Sunday 14 August 2011

Why Boycott Israel?

Why Boycott Israel?

Excerpt:
Author and history professor Mark LeVine speaks with sociologist Lisa Taraki, a co-founder of the Palestinian campaign for the Academic and Cultural Boycott of Israel.
Mark LeVine: What is the "Boycott, Divestment and Sanctions" movement and how is it related to the academic and cultural boycott movement? How have both evolved in the past few years in terms of their goals and methods?

Lisa Taraki: The BDS movement can be summed up as the struggle against Israeli colonisation, occupation and apartheid. BDS is a rights-based strategy to be pursued until Israel meets its obligation to recognise the Palestinian people's inalienable right to self-determination and complies with the requirements of international law.

Within this framework, the academic and cultural boycott of Israel has gained considerable ground in the seven years since the launching of the Palestinian Campaign for the Academic and Cultural Boycott of Israel (PACBI) in 2004. The goals of the academic and cultural boycott call, as the aims of the Palestinian Civil Society Call for Boycott, Divestment and Sanctions issued in 2005, have remained consistent: to end the colonisation of Palestinian lands occupied in 1967; to ensure full equality of Palestinian citizens of Israel and end the system of racial discrimination; and to realise the rights of Palestinian refugees to return to their homes and properties as stipulated in UN Resolution 194.

The logic of the BDS movement has also remained consistent. The basic logic of BDS is the logic of pressure, not diplomacy, persuasion, or dialogue. Diplomacy as a strategy for achieving Palestinian rights has proven to be futile, due to the protection and immunity Israel enjoys from hegemonic world powers and those in their orbit.

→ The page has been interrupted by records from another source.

What follows belongs to an exercise in optimizing a design on an open flow for small area, a short achievable clock period and few clock cycles per item; a production flow would make more cautious choices. In this exercise RTL edits were held to simulation tests only and were not proved equivalent to the original. Power is estimated from default activity; no workload was simulated.

zinc:
Design boron_enc, start of the top module:
module boron_enc (
    input  clk, rst, start, input [63:0] plain_text, input [79:0] master_key,
    output reg done, output [63:0] cipher_text
);
    reg        busy;
    reg [4:0]  rc;           
    reg [63:0] x;
    reg [79:0] k;
    wire [63:0] sp;
    wire [79:0] k_upd;
    add_round_key ark(.i_ark_msg(x), .i_ark_key(64'd0), .o_ark_cipher(sp));
    key_scheduler ks(.clk(clk), .rst(rst), .round_counter(rc + 5'd1), .i_ks_oldkey(k), .o_ks_newkey(k_upd));
    wire [79:0] k_next = busy ? k_upd : master_key;
    wire [63:0] x_next = (busy ? sp : plain_text) ^ k_next[63:0];
    always @(posedge clk) begin
        x <= x_next;
        k <= k_next;
        rc <= busy ? rc + 5'd1 : 5'd0;
    end
    always @(posedge clk) begin
        if (!rst) begin
            busy <= 1'b0;
            done <= 1'b0;
        end else begin
            done <= busy && rc == 5'd24;
            if (!busy)
                busy <= start;
            else if (rc == 5'd24)
                busy <= 1'b0;
        end
    end
    assign cipher_text = x;
endmodule
==> flow/config.mk <==
export PLATFORM = sky130hd
export DESIGN_NAME = boron_enc
export DESIGN_NICKNAME = boron_enc
export VERILOG_FILES = /design/flow/design.v
export SDC_FILE = /design/flow/constraint.sdc
export NUM_CORES = 4
export LEC_CHECK = 0
export CAP_MARGIN = 20
export CORE_MARGIN = 2
export CORE_UTILIZATION = 40
export SLEW_MARGIN = 20
==> flow/constraint.sdc <==
create_clock -name core_clock -period 5.0 [get_ports {clk}]
set_input_delay 1.0000 -clock core_clock [delete_from_list [all_inputs] [get_ports {clk}]]
set_output_delay 1.0000 -clock core_clock [all_outputs]
set_load 0.01 [all_outputs]
standard.sh (not shown) runs the stock make flow with config.mk's settings and CLKGATE_MAP_FILE= SYNTH_SCRIPT=/design/flow/synth_recipe.tcl, a recipe that flattens the netlist after the stock synthesis.
==> flow/flow/run.sh <==
#!/bin/bash
set -euo pipefail
here=$(pwd)
args=("PRE_GLOBAL_PLACE_TCL=$here/flow/ports.tcl")
if [[ -f flow/cts_args.txt ]]; then args+=("CTS_ARGS=$(cat flow/cts_args.txt)"); fi
if [[ -f flow/extra.txt ]]; then while read -r l; do [[ -n "$l" ]] && args+=("$l"); done < flow/extra.txt; fi
bash standard.sh "${args[@]}" finish > standard.log 2>&1
==> flow/flow/ports.tcl <==
# Port buffers: buf_1 on the inputs, buf_2 on the outputs (which drive the
# output load), in place of the single buffer_ports call global placement makes.
rename buffer_ports std_buffer_ports
proc buffer_ports {args} {
  std_buffer_ports -inputs -buffer_cell sky130_fd_sc_hd__buf_1
  std_buffer_ports -outputs -buffer_cell sky130_fd_sc_hd__buf_2
}
Testbench counts of zinc, summed over its fixed seeds: cycles 9,992, items 384.
Edits applied to the flow inputs when going from zinc to lagoon:
==> flow/flow/run.sh <==
#!/bin/bash
# Standard layout, with the port buffers made from buf_2 cells instead of the
# cell buffer_ports picks by default.
set -euo pipefail
bash standard.sh "BUFFER_PORTS_ARGS=-buffer_cell sky130_fd_sc_hd__buf_2" finish > standard.log 2>&1
removed: flow/flow/ports.tcl
## What came out
Of the two values seen for endpoint of the worst setup timing path, cipher_text[2] was produced by lagoon and x[3] by zinc. Compared with zinc, in lagoon power per cell area shrank by about 2%; combinational group share of total power went up. Looking at final design instance area without fill, lagoon sits 100 µm² above zinc. Measured against each other, lagoon and zinc differ in time the final worst path needs with I/O delays and setup, the lower figure coming from lagoon. According to the power report, total power for lagoon is lower than for zinc. Origin of the worst setup path: busy -> zinc, x[2] -> lagoon.
Inputs modified between lagoon and quartz:
Settings: putting SETUP_SLACK_MARGIN at 3.2 where nothing was set.
==> flow/run.sh (new file) <==
#!/bin/bash
# synth_recipe.tcl (not shown) runs the flow's synth.tcl, then flattens the netlist and writes it again
# the make line also repeats each setting of config.mk as NAME=value (left out here)
make -C /OpenROAD-flow-scripts/flow DESIGN_CONFIG=/design/flow/config.mk WORK_HOME=/design/flow/orfs CLKGATE_MAP_FILE= SYNTH_SCRIPT=/design/flow/synth_recipe.tcl finish
removed: flow/flow/run.sh
removed: flow/standard.sh
[summary]
- quartz has completed all stages; timing, DRC and antenna checks passed.
- From quartz to lagoon, synthesized-area fraction occupied by adder cells did not move at all.
- quartz vs lagoon on number of vias in the routed layout: quartz is the higher one.
- Where power is concerned, lagoon is better than quartz.
- The launch point of the critical path comes out x[7] in one run and x[2] in the other, namely in quartz and lagoon respectively.
- The number of standard cells in the final layout excluding fillers of quartz is higher than that of lagoon.
- Looking at capturing element of the worst setup path, the cipher_text[2] result is from lagoon; the x[62] one comes from quartz.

Second, the logic of persuasion has also shown its bankruptcy, since no amount of "education" of Israelis about the horrors of occupation and other forms of oppression seems to have turned the tide. Dialogue between Palestinians and Israelis, which remains very popular among Israeli liberals and Western foundations and governments that fund the activities, has also failed miserably. Dialogue is often framed in terms of "two sides to the story", in the sense that each side must understand the pain, anguish, and suffering of the other, and to accept the narrative of the other.
This presents the "two sides" as if they were equally culpable, and deliberately avoids acknowledgment of the basic coloniser-colonised relationship. Dialogue does not promote change, but rather reinforces the status quo, and in fact is mainly in the interest of the Israeli side of the dialogue, since it makes Israelis feel that they are doing something while in fact they are not. The logic of BDS is the logic of pressure. And that pressure has been amplifying.